Eslicarbazepine Induced Stevens-Johnson Syndrome: A Rare Case Report VD01-VD03
Dr. Robin Victor,
Ladpur, Raipur Road, Dehradun-248001, Uttarakhand, India.
Stevens-Johnson Syndrome (SJS) is a rare severe cutaneous disease which may be fatal at times. One of the important aetiology of SJS is drug induced commonly due to drugs like carbamazepine, allopurinol, penicillin, sulfa drugs, ibuprofen, sodium valproate, phenytoin and lamotrigine etc.
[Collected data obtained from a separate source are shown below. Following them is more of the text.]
Source: an optimization exercise on an open RTL-to-GDS flow (aim: small area). Production flows keep margins and buffers that such runs may drop. RTL that was checked went through simulation tests only; none was proved equivalent to the original. Power figures rest on the tool's default switching activity, not on a simulated workload.

==> flow/design.v <==
`default_nettype none
package cpu_pkg;
    localparam logic [4:0] OP_RTYPE = 5'd0;
    localparam logic [4:0] OP_J     = 5'd1;
    localparam logic [4:0] OP_BNE   = 5'd2;
    localparam logic [4:0] OP_JAL   = 5'd3;
    localparam logic [4:0] OP_JR    = 5'd4;
    localparam logic [4:0] OP_ADDI  = 5'd5;
    localparam logic [4:0] OP_BLT   = 5'd6;
    localparam logic [4:0] OP_SW    = 5'd7;
    localparam logic [4:0] OP_LW    = 5'd8;
    localparam logic [4:0] ALU_ADD = 5'd0;
    localparam logic [4:0] ALU_SUB = 5'd1;
    localparam logic [4:0] ALU_AND = 5'd2;
    localparam logic [4:0] ALU_OR  = 5'd3;
    localparam logic [4:0] ALU_SLL = 5'd4;
    localparam logic [4:0] ALU_SRA = 5'd5;
endpackage
`default_nettype wire
`default_nettype none
module pipeline_cpu (
    input  logic        clock,
    input  logic        arst_n,
    output logic [31:0] address_imem,
    input  logic [31:0] q_imem,
    output logic [31:0] address_dmem,
    output logic [31:0] data_dmem,
    output logic        wren,
    input  logic [31:0] q_dmem,
    output logic        ctrl_write_enable,
    output logic [4:0]  ctrl_write_reg,
    output logic [4:0]  ctrl_read_reg_a,
    output logic [4:0]  ctrl_read_reg_b,
    output logic [31:0] data_write_reg,
    input  logic [31:0] data_read_reg_a,
    input  logic [31:0] data_read_reg_b
);
    localparam int SEG_W = 8;
    localparam int NSEG  = 32 / SEG_W;
    localparam logic [1:0] S_EX = 2'd0;
    localparam logic [1:0] S_SH = 2'd1;
    localparam logic [1:0] S_PC = 2'd2;
    localparam logic [1:0] S_X2 = 2'd3;
    logic [1:0]  st;
    logic [4:0]  cnt;
    logic [31:0] pc;
    logic [31:0] res;
    logic        taken;
    logic [NSEG-1:1] cy_q;
    logic [4:0] op, rd, rs, rt, shamt, func;
    assign op    = q_imem[31:27];
    assign rd    = q_imem[26:22];
    assign rs    = q_imem[21:17];
    assign rt    = q_imem[16:12];
    assign shamt = q_imem[11:7];
    assign func  = q_imem[6:2];
    logic rtype, i_j, i_bne, i_jal, i_jr, i_addi, i_blt, i_sw, i_lw;
    assign rtype  = (op == cpu_pkg::OP_RTYPE);
    assign i_j    = (op == cpu_pkg::OP_J);
    assign i_bne  = (op == cpu_pkg::OP_BNE);
    assign i_jal  = (op == cpu_pkg::OP_JAL);
    assign i_jr   = (op == cpu_pkg::OP_JR);
    assign i_addi = (op == cpu_pkg::OP_ADDI);
    assign i_blt  = (op == cpu_pkg::OP_BLT);
    assign i_sw   = (op == cpu_pkg::OP_SW);
    assign i_lw   = (op == cpu_pkg::OP_LW);
    logic f_add, f_sub, f_and, f_or, f_shift, f_zero;
    assign f_add   = rtype && (func == cpu_pkg::ALU_ADD);
    assign f_sub   = rtype && (func == cpu_pkg::ALU_SUB);
    assign f_and   = rtype && (func == cpu_pkg::ALU_AND);
    assign f_or    = rtype && (func == cpu_pkg::ALU_OR);
    assign f_shift = rtype && (func == cpu_pkg::ALU_SLL || func == cpu_pkg::ALU_SRA);
    assign f_zero  = rtype && (func > cpu_pkg::ALU_SRA);
    logic is_branch, uses_adder, writes_reg;
    assign is_branch  = i_bne | i_blt;
    assign uses_adder = rtype | i_addi | i_lw | i_sw | is_branch | i_jal;
    assign writes_reg = rtype | i_addi | i_lw | i_jal;
    assign ctrl_read_reg_a = rs;
    assign ctrl_read_reg_b = rtype ? rt : rd;
    logic [31:0] pa, pb;
    assign pa = data_read_reg_a;
    assign pb = data_read_reg_b;
    logic last;
    assign last = (cnt[1:0] == 2'(NSEG - 1));
    assign address_imem      = pc;
    assign address_dmem      = res;
    assign data_dmem         = pb;
    assign data_write_reg    = res;
    assign ctrl_write_reg    = i_jal ? 5'd31 : rd;
    assign ctrl_write_enable = (st == S_PC) && (cnt[1:0] == 2'd0) && writes_reg &&
                               (i_jal || rd != 5'd0);
    assign wren              = (st == S_PC) && (cnt[1:0] == 2'd0) && i_sw;
    logic a_pa, a_pc, b_pb, b_and, b_or, b_inv, b_imm, b_tgt, b_ld, cin;
    always_comb begin
        a_pa  = 1'b0;
        a_pc  = 1'b0;
        b_pb  = 1'b0;
        b_and = 1'b0;
        b_or  = 1'b0;
        b_inv = 1'b0;
        b_imm = 1'b0;
        b_tgt = 1'b0;
        b_ld  = 1'b0;
        cin   = 1'b0;
        if (st == S_EX) begin
            if (i_jal) begin
                a_pc = 1'b1;
                cin  = 1'b1;
            end else if (!f_and && !f_zero) begin
                a_pa = 1'b1;
            end
            if (f_add || f_sub || is_branch) b_pb = 1'b1;
            if (f_sub || is_branch) begin
                b_inv = 1'b1;
                cin   = 1'b1;
            end
            if (f_and) b_and = 1'b1;
            if (f_or)  b_or  = 1'b1;
            if (i_addi || i_lw || i_sw) b_imm = 1'b1;
        end else if (st == S_X2 && i_lw) begin
            b_ld = 1'b1;
        end else begin
            if (i_jr) begin
                b_pb = 1'b1;
            end else if (i_j || i_jal) begin
                b_tgt = 1'b1;
            end else begin
                a_pc = 1'b1;
                cin  = 1'b1;
                if (is_branch && taken) b_imm = 1'b1;
            end
        end
    end
    logic [31:0] imm_s, tgt, opa, opb, pb_keep;
    assign imm_s   = {{15{q_imem[16]}}, q_imem[16:0]};
    assign tgt     = {5'd0, q_imem[26:0]};
    assign pb_keep = {32{b_pb}} | ({32{b_and}} & pa) | ({32{b_or}} & ~pa);
    assign opa     = ({32{a_pa}} & pa) | ({32{a_pc}} & pc);
    assign opb     = (pb_keep & (pb ^ {32{b_inv}})) | ({32{b_imm}} & imm_s) | ({32{b_tgt}} & tgt) |
                     ({32{b_ld}} & q_dmem);
    logic [32:0] c;
    logic [31:0] sum;
    genvar i;
    generate
        for (i = 0; i < 32; i = i + 1) begin : g_add
            logic ci;
            if (i == 0) begin : g_c0
                assign ci = cin;
            end else if (i % SEG_W == 0) begin : g_cs
                assign ci = cy_q[i / SEG_W];
            end else begin : g_cr
                assign ci = c[i];
            end
            assign sum[i]  = opa[i] ^ opb[i] ^ ci;
            assign c[i+1]  = (opa[i] & opb[i]) | (ci & (opa[i] ^ opb[i]));
        end
    endgenerate
    assign c[0] = cin;
    logic new_insn, cy_clr;
    assign new_insn = (st == S_PC) && last;
    assign cy_clr   = new_insn || (st == S_EX && last);
    always_ff @(posedge clock or negedge arst_n) begin
        if (!arst_n) begin
            cy_q <= '0;
        end else begin
            for (int k = 1; k < NSEG; k++) cy_q[k] <= c[k * SEG_W] && !cy_clr;
        end
    end
    logic eq, lt_rs_rd, br_taken;
    assign eq       = (res == 32'd0);
    assign lt_rs_rd = (pa[31] != pb[31]) ? pa[31] : res[31];
    assign br_taken = i_bne ? !eq : (!lt_rs_rd && !eq);
    logic [4:0]  sh_next;
    logic        sh4;
    logic [31:0] shv;
    assign sh4     = (cnt[4:2] != 3'd0);
    assign sh_next = sh4 ? {cnt[4:2] - 3'd1, cnt[1:0]} : {3'd0, cnt[1:0] - 2'd1};
    always_comb begin
        if (!func[0]) shv = sh4 ? {res[27:0], 4'd0} : {res[30:0], 1'b0};
        else          shv = sh4 ? {{4{res[31]}}, res[31:4]} : {res[31], res[31:1]};
    end
    always_ff @(posedge clock or negedge arst_n) begin
        if (!arst_n) begin
            st  <= S_EX;
            cnt <= 5'd0;
            pc  <= 32'd0;
        end else begin
            case (st)
                S_EX: begin
                    if (f_shift && shamt != 5'd0) begin
                        st  <= S_SH;
                        cnt <= shamt;
                    end else if (f_shift || !uses_adder || last) begin
                        st  <= (is_branch || i_lw) ? S_X2 : S_PC;
                        cnt <= 5'd0;
                    end else begin
                        cnt[1:0] <= cnt[1:0] + 2'd1;
                    end
                end
                S_SH: begin
                    if (sh_next == 5'd0) begin
                        st  <= S_PC;
                        cnt <= 5'd0;
                    end else begin
                        cnt <= sh_next;
                    end
                end
                S_X2: begin
                    st <= S_PC;
                end
                default: begin
                    if (last) begin
                        st  <= S_EX;
                        cnt <= 5'd0;
                        pc  <= sum;
                    end else begin
                        cnt[1:0] <= cnt[1:0] + 2'd1;
                    end
                end
            endcase
        end
    end
    always_ff @(posedge clock) begin
        if (st == S_SH) res <= shv;
        else            res <= sum;
        if (st == S_X2) taken <= br_taken;
    end
endmodule
`default_nettype wire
The objective of this article was to report a rare case of SJS/Toxic Epidermal Necrolysis (TEN) secondary to Eslicarbazepine administration in 28-year-old male who presented with chief complaints of fever, macular rashes over various body parts, difficulty in speaking and swallowing and painful ulceration of lips and tongue. The peculiarity about this case is that although cutaneous reactions have been reported in the past with carbamazepine group of drugs, the eruptions always occur within 4-5 days of drug administration when the drug has reached its steady state plasma concentration. Here the rashes started after two and a half weeks of starting the drug. Moreover, even on stopping Eslicarbazepine after admission to the hospital and initiation of treatment, new rashes continued to occur. Patient was managed with a combination of antihistamines, antibiotics, steroid and antipsychotics drugs to which he responded and was discharged after three weeks of admission and asked for regular follow-up. Hence healthcare professionals should be vigilant regarding the prescription of various drugs and prompt recognition and diagnosis of SJS for early initiation of treatment leading to a favourable outcome.